Every line from the one with "-- run 2: stage" to the one with "Power of run", including those two, is to be copied exactly; all other lines of the entries below are left out.

[Saved entries]
[Start of Attachment]
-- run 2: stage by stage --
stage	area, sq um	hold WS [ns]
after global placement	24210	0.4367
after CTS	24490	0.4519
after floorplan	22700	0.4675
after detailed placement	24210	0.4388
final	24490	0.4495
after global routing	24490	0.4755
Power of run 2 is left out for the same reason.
[End of Attachment]
[Start of Attachment]
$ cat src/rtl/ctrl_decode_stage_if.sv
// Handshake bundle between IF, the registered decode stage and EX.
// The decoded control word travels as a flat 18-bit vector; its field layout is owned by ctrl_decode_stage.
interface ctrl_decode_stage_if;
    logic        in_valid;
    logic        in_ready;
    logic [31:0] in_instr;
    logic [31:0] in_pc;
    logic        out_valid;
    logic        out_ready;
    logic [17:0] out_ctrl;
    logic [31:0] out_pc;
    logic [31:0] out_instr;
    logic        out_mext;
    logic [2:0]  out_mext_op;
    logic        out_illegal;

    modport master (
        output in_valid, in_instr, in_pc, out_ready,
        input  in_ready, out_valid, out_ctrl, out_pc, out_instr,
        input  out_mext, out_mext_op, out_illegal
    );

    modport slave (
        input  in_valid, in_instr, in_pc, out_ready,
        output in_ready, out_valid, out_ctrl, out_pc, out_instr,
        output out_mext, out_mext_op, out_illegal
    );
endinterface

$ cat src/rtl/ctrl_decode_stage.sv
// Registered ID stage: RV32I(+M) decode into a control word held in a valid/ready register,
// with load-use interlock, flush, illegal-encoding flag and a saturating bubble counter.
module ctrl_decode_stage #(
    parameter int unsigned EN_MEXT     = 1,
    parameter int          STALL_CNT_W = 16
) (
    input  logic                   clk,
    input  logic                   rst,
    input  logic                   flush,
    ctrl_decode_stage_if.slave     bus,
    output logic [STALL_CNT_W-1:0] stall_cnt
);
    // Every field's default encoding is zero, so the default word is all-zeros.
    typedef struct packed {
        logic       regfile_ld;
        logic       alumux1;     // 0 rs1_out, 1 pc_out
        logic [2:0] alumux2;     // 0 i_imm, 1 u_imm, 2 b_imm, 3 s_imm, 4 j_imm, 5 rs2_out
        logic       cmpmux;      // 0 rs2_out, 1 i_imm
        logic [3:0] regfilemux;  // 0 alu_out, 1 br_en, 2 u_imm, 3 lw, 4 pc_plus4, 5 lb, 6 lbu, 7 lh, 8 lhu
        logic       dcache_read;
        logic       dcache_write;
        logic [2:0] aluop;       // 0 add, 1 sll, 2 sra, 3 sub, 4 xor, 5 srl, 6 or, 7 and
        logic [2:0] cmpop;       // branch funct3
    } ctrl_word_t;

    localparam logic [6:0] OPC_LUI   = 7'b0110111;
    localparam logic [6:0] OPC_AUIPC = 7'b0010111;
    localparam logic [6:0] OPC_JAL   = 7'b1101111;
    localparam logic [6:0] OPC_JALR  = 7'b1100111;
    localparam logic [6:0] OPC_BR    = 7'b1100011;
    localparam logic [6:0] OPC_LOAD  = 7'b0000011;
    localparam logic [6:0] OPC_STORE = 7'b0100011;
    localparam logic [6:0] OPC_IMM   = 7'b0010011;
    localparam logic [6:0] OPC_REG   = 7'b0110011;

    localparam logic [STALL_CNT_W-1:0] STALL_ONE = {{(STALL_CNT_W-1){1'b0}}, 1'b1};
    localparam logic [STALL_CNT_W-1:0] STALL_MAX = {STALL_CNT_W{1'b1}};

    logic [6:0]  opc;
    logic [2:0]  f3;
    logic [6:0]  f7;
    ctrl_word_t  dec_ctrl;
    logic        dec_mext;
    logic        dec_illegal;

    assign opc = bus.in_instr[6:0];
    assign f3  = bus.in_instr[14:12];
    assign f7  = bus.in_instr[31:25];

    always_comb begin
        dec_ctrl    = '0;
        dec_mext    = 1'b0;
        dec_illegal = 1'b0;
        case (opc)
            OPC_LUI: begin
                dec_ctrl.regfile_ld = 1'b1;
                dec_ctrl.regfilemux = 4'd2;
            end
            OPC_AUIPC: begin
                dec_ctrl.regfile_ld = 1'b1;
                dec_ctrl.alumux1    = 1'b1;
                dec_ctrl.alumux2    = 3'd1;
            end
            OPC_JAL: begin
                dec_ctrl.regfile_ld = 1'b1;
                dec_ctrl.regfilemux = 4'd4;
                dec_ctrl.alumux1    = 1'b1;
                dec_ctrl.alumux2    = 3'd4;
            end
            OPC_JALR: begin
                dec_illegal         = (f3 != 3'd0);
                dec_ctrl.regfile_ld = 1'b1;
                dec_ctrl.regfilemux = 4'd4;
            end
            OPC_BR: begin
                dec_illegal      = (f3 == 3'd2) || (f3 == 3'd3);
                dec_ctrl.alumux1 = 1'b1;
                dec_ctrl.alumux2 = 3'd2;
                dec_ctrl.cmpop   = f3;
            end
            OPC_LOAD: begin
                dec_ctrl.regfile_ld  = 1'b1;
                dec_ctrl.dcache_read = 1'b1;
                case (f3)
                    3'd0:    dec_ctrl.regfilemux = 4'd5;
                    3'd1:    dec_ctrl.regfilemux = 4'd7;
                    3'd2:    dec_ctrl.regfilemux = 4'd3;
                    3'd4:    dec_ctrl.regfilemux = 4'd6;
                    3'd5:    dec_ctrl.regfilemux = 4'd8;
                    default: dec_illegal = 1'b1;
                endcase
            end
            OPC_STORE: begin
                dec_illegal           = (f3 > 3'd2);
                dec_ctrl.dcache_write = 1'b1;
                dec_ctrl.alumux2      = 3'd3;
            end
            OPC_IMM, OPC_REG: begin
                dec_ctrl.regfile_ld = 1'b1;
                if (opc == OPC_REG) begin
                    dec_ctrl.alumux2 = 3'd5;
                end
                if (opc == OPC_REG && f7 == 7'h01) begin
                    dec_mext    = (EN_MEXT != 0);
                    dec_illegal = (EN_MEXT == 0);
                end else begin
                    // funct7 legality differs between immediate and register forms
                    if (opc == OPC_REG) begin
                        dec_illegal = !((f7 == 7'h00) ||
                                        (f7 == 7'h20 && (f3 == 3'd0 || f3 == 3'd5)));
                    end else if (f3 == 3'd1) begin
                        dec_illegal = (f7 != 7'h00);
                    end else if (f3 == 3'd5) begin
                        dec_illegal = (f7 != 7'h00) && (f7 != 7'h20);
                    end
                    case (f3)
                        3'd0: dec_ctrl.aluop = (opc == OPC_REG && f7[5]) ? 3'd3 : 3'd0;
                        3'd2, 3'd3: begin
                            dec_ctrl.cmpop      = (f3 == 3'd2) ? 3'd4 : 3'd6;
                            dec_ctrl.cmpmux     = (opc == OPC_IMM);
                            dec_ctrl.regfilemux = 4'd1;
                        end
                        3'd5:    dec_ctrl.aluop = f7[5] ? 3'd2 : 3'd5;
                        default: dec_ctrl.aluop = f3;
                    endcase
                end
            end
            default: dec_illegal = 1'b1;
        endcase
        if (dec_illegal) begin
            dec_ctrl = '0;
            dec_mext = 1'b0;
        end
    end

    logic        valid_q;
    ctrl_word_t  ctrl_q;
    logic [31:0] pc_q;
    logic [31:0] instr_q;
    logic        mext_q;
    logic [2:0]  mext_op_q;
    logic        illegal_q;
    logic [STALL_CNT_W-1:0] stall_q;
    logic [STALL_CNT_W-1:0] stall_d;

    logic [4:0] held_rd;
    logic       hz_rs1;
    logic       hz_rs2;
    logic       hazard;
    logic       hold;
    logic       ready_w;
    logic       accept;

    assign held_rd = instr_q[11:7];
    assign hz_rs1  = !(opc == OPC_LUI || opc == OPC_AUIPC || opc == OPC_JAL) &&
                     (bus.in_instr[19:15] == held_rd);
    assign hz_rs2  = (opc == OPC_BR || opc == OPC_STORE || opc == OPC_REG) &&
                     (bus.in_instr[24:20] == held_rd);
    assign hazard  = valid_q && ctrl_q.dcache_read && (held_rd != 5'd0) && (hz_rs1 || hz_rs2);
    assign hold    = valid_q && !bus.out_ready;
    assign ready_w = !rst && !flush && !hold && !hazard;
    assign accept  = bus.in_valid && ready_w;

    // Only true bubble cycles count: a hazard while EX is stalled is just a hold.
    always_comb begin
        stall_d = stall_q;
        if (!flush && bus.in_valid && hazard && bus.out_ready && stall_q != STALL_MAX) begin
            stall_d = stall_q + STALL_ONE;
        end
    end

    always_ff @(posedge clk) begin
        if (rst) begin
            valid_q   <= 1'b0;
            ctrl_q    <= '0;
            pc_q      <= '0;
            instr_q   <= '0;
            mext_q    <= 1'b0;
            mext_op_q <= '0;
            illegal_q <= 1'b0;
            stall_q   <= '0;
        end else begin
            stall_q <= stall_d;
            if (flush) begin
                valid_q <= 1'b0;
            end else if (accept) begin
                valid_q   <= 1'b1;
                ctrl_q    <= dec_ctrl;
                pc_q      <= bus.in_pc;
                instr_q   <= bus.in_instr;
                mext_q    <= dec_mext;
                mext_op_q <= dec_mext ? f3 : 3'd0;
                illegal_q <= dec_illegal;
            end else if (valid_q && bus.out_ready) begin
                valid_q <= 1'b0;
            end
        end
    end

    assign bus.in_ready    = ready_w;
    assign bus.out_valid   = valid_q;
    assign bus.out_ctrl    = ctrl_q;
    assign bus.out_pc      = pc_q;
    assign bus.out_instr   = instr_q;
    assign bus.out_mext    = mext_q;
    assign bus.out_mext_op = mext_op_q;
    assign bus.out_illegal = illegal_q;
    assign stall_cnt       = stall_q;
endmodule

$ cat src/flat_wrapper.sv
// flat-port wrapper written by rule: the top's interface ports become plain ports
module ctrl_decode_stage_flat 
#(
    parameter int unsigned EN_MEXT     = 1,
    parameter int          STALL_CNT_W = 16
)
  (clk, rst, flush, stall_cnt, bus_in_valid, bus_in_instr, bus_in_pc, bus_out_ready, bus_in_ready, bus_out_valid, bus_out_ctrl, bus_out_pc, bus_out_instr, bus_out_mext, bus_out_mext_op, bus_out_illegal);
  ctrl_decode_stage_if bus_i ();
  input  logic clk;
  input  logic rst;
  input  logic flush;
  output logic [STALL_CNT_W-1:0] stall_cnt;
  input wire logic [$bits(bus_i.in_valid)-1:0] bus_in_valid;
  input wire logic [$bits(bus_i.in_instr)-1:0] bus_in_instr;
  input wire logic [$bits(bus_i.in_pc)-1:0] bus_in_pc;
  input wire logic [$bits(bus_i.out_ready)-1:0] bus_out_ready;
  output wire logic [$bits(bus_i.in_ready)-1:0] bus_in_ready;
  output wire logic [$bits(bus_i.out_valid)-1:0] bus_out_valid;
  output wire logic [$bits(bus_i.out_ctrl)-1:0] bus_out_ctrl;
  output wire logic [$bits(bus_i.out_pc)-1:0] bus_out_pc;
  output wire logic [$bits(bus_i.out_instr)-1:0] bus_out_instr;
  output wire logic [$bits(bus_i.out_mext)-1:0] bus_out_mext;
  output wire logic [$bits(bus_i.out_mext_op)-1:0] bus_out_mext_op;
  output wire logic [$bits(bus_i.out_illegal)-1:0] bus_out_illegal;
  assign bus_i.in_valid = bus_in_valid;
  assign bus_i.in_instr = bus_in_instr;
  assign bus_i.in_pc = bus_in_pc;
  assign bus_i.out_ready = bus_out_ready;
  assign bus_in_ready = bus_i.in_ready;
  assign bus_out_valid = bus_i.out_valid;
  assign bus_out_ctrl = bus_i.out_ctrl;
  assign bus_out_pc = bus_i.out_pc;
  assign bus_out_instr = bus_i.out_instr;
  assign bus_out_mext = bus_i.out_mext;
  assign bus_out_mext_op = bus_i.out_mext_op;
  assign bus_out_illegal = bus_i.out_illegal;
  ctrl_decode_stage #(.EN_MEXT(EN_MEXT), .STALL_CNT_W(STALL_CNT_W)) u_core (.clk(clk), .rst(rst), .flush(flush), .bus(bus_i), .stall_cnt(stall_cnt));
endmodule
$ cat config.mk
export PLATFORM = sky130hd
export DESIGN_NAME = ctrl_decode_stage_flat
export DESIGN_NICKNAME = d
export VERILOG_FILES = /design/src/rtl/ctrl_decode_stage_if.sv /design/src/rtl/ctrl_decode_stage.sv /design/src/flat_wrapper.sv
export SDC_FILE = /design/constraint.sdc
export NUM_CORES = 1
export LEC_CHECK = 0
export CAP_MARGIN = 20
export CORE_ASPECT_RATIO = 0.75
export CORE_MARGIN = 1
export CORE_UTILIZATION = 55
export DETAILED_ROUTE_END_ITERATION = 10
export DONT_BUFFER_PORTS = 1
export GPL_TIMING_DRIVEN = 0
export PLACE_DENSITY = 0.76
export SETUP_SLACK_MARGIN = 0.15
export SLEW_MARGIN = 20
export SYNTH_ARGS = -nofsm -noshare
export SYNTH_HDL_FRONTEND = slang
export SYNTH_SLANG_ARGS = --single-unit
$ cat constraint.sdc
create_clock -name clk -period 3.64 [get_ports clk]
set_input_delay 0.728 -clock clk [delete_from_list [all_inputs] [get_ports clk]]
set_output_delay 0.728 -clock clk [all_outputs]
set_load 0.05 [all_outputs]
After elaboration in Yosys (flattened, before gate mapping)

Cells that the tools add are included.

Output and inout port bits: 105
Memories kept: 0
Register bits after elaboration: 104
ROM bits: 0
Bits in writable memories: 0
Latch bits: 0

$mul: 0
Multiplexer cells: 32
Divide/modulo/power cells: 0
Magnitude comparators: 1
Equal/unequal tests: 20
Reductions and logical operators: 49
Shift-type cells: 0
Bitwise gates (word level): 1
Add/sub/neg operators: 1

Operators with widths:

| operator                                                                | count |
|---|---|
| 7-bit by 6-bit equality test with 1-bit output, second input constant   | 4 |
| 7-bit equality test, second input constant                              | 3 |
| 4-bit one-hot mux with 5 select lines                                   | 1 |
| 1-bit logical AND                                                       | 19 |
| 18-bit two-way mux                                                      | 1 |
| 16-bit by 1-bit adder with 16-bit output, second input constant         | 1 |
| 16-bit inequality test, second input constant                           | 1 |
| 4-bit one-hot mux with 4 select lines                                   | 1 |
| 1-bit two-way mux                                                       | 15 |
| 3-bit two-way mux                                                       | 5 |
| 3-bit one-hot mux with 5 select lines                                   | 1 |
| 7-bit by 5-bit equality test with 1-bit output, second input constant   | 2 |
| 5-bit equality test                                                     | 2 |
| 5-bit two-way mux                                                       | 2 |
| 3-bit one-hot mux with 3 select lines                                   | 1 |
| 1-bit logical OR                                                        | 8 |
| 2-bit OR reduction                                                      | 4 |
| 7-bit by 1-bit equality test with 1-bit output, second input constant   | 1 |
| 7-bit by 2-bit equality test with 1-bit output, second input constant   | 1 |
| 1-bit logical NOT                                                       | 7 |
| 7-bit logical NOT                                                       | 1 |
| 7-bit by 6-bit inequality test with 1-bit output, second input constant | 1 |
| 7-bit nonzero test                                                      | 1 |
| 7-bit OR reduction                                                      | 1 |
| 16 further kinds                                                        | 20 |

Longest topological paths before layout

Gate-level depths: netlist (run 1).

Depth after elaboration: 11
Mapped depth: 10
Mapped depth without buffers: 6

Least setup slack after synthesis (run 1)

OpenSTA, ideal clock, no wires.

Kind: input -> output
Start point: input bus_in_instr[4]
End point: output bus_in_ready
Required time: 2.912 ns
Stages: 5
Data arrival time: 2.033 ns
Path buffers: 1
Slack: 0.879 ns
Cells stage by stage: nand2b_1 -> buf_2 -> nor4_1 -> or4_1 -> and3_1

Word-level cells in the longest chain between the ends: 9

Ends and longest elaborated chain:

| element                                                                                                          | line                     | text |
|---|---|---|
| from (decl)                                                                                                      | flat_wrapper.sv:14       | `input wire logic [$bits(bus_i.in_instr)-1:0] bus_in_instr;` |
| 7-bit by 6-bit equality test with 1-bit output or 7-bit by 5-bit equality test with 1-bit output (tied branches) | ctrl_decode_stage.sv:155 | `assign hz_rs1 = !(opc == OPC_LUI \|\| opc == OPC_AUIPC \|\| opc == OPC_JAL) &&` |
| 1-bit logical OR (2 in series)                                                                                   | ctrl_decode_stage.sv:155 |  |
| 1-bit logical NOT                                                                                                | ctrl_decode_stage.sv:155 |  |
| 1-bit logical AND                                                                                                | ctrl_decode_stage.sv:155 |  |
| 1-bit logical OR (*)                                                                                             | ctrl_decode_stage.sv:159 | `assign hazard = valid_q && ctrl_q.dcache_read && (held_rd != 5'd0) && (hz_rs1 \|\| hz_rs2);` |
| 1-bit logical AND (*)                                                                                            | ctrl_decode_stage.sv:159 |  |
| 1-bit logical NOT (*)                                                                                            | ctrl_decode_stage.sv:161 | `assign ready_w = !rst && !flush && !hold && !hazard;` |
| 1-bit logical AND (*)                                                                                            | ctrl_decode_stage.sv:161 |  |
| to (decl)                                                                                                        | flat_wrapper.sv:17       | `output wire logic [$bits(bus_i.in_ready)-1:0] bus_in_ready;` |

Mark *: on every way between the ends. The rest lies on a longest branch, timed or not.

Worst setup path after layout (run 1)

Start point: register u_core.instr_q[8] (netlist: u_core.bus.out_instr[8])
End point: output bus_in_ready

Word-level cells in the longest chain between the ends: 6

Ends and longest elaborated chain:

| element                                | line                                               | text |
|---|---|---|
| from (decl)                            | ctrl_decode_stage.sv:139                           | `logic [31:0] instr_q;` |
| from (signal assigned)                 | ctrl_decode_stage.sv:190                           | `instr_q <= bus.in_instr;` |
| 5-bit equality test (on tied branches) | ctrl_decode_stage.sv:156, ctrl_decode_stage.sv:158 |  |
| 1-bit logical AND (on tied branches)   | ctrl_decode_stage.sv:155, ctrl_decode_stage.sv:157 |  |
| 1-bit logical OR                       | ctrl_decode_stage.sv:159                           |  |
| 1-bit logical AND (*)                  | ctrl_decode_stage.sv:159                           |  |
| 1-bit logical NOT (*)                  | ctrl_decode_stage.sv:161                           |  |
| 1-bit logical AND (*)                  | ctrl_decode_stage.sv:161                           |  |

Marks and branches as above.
[End of Attachment]
[Solution to the exercise]
-- run 2: stage by stage --
stage	area, sq um	hold WS [ns]
after global placement	24210	0.4367
after CTS	24490	0.4519
after floorplan	22700	0.4675
after detailed placement	24210	0.4388
final	24490	0.4495
after global routing	24490	0.4755
Power of run 2 is left out for the same reason.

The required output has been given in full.